THE TASK: Check each line of the material below, and copy it if it holds the string "worst".

# # # #

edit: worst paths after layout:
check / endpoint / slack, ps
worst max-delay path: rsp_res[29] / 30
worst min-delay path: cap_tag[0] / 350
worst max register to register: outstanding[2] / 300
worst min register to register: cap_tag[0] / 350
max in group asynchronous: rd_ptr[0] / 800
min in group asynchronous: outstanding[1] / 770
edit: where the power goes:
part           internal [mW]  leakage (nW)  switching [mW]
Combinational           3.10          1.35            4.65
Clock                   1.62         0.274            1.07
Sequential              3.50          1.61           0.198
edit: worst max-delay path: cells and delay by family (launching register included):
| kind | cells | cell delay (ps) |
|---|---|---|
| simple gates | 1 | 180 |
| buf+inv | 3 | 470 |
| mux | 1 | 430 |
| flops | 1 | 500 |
==> src/rtl/pipe_run_controller.sv <==
// pipe_run_controller
//   Run/step/halt sequencer for a simple pipelined core. It gates the
//   PC/pipeline-latch enable, counts executed (enabled) cycles, drains the
//   pipeline for a fixed number of cycles once a halt instruction reaches
//   IF/ID, and issues a one-cycle program-reset pulse on request.
//
// Ports
//   i_clk          clock, all state on rising edge
//   i_rst          asynchronous active-high reset
//   i_cmd_valid    command present
//   i_cmd_op       00 RUN, 01 STEP, 10 STOP, 11 PROG_RESET
//   i_step_count   cycles to execute for STEP (0 is treated as 1)
//   i_halt_id      halt instruction present in IF/ID
//   i_load_busy    instruction memory write in progress (pauses execution)
//   o_cmd_ready    command accepted when i_cmd_valid && o_cmd_ready
//   o_pipe_en      enable for PC and pipeline latches
//   o_prog_reset   one-cycle program reset pulse (registered)
//   o_done         one-cycle completion pulse (registered)
//   o_state        current FSM state
//   o_cycle_count  enabled cycles since last program reset (saturating)
module pipe_run_controller #(
    parameter int DRAIN_CYCLES = 4,
    parameter int COUNT_W      = 32
) (
    input  logic               i_clk,
    input  logic               i_rst,
    input  logic               i_cmd_valid,
    input  logic [1:0]         i_cmd_op,
    input  logic [7:0]         i_step_count,
    input  logic               i_halt_id,
    input  logic               i_load_busy,
    output logic               o_cmd_ready,
    output logic               o_pipe_en,
    output logic               o_prog_reset,
    output logic               o_done,
    output logic [2:0]         o_state,
    output logic [COUNT_W-1:0] o_cycle_count
);

    // Wide enough to hold DRAIN_CYCLES, never zero bits wide.
    localparam int DRAIN_W = $clog2(DRAIN_CYCLES + 2);

    typedef enum logic [2:0] {
        S_IDLE   = 3'd0,
        S_RUN    = 3'd1,
        S_STEP   = 3'd2,
        S_DRAIN  = 3'd3,
        S_HALTED = 3'd4,
        S_PRESET = 3'd5
    } state_t;

    typedef enum logic [1:0] {
        OP_RUN        = 2'b00,
        OP_STEP       = 2'b01,
        OP_STOP       = 2'b10,
        OP_PROG_RESET = 2'b11
    } cmd_t;

    state_t               state_q, state_d;
    logic [7:0]           step_q, step_d;
    logic [DRAIN_W-1:0]   drain_q, drain_d;
    logic [COUNT_W-1:0]   count_q;
    logic                 done_d, prog_d;
    logic                 accept;
    cmd_t                 op;

    assign op = cmd_t'(i_cmd_op);

    // Load-busy freezes everything: no enable, no command acceptance.
    assign o_pipe_en   = !i_load_busy &&
                         (state_q == S_RUN || state_q == S_STEP || state_q == S_DRAIN);
    assign o_cmd_ready = !i_load_busy &&
                         (state_q == S_IDLE || state_q == S_RUN || state_q == S_HALTED);
    assign accept      = i_cmd_valid && o_cmd_ready;

    assign o_state       = state_q;
    assign o_cycle_count = count_q;

    always_comb begin
        // NOTE: every signal driven here gets a default first, so no path
        // through the case can leave one unassigned and infer a latch.
        state_d = state_q;
        step_d  = step_q;
        drain_d = drain_q;
        done_d  = 1'b0;
        prog_d  = 1'b0;

        case (state_q)
            S_IDLE: begin
                if (accept) begin
                    case (op)
                        OP_RUN:  state_d = S_RUN;
                        OP_STEP: begin
                            state_d = S_STEP;
                            step_d  = (i_step_count == 8'd0) ? 8'd1 : i_step_count;
                        end
                        OP_PROG_RESET: begin
                            state_d = S_PRESET;
                            prog_d  = 1'b1;
                        end
                        default: ;  // STOP while idle has nothing to stop
                    endcase
                end
            end

            S_RUN: begin
                // Halt wins over a STOP presented in the same cycle.
                if (o_pipe_en && i_halt_id) begin
                    state_d = S_DRAIN;
                    drain_d = DRAIN_W'(DRAIN_CYCLES);
                end else if (accept && op == OP_STOP) begin
                    state_d = S_IDLE;
                    done_d  = 1'b1;
                end
            end

            S_STEP: begin
                if (o_pipe_en) begin
                    step_d = step_q - 8'd1;
                    // Halt wins over finishing the last step.
                    if (i_halt_id) begin
                        state_d = S_DRAIN;
                        drain_d = DRAIN_W'(DRAIN_CYCLES);
                    end else if (step_q <= 8'd1) begin
                        state_d = S_IDLE;
                        step_d  = 8'd0;
                        done_d  = 1'b1;
                    end
                end
            end

            S_DRAIN: begin
                if (o_pipe_en) begin
                    if (drain_q <= DRAIN_W'(1)) begin
                        state_d = S_HALTED;
                        drain_d = '0;
                        done_d  = 1'b1;
                    end else begin
                        drain_d = drain_q - DRAIN_W'(1);
                    end
                end
            end

            S_HALTED: begin
                if (accept && op == OP_PROG_RESET) begin
                    state_d = S_PRESET;
                    prog_d  = 1'b1;
                end
            end

            S_PRESET: state_d = S_IDLE;

            default:  state_d = S_IDLE;
        endcase
    end

    // NOTE: sequential state uses non-blocking assignments so every register
    // samples the pre-edge values regardless of statement order.
    always_ff @(posedge i_clk or posedge i_rst) begin
        if (i_rst) begin
            // NOTE: all counters are explicitly reset; an aborted STEP or
            // DRAIN must not leave a stale count behind for the next run.
            state_q      <= S_IDLE;
            step_q       <= '0;
            drain_q      <= '0;
            count_q      <= '0;
            o_done       <= 1'b0;
            o_prog_reset <= 1'b0;
        end else begin
            state_q      <= state_d;
            step_q       <= step_d;
            drain_q      <= drain_d;
            o_done       <= done_d;
            o_prog_reset <= prog_d;
            // Clear coincides with entering PRESET; pipe_en is never high
            // in the states that can issue it, so there is no conflict.
            if (prog_d) begin
                count_q <= '0;
            end else if (o_pipe_en && !(&count_q)) begin
                count_q <= count_q + COUNT_W'(1);
            end
        end
    end

endmodule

# # # #

WRITTEN RESPONSE:
edit: worst paths after layout:
worst max-delay path: rsp_res[29] / 30
worst min-delay path: cap_tag[0] / 350
worst max register to register: outstanding[2] / 300
worst min register to register: cap_tag[0] / 350
edit: worst max-delay path: cells and delay by family (launching register included):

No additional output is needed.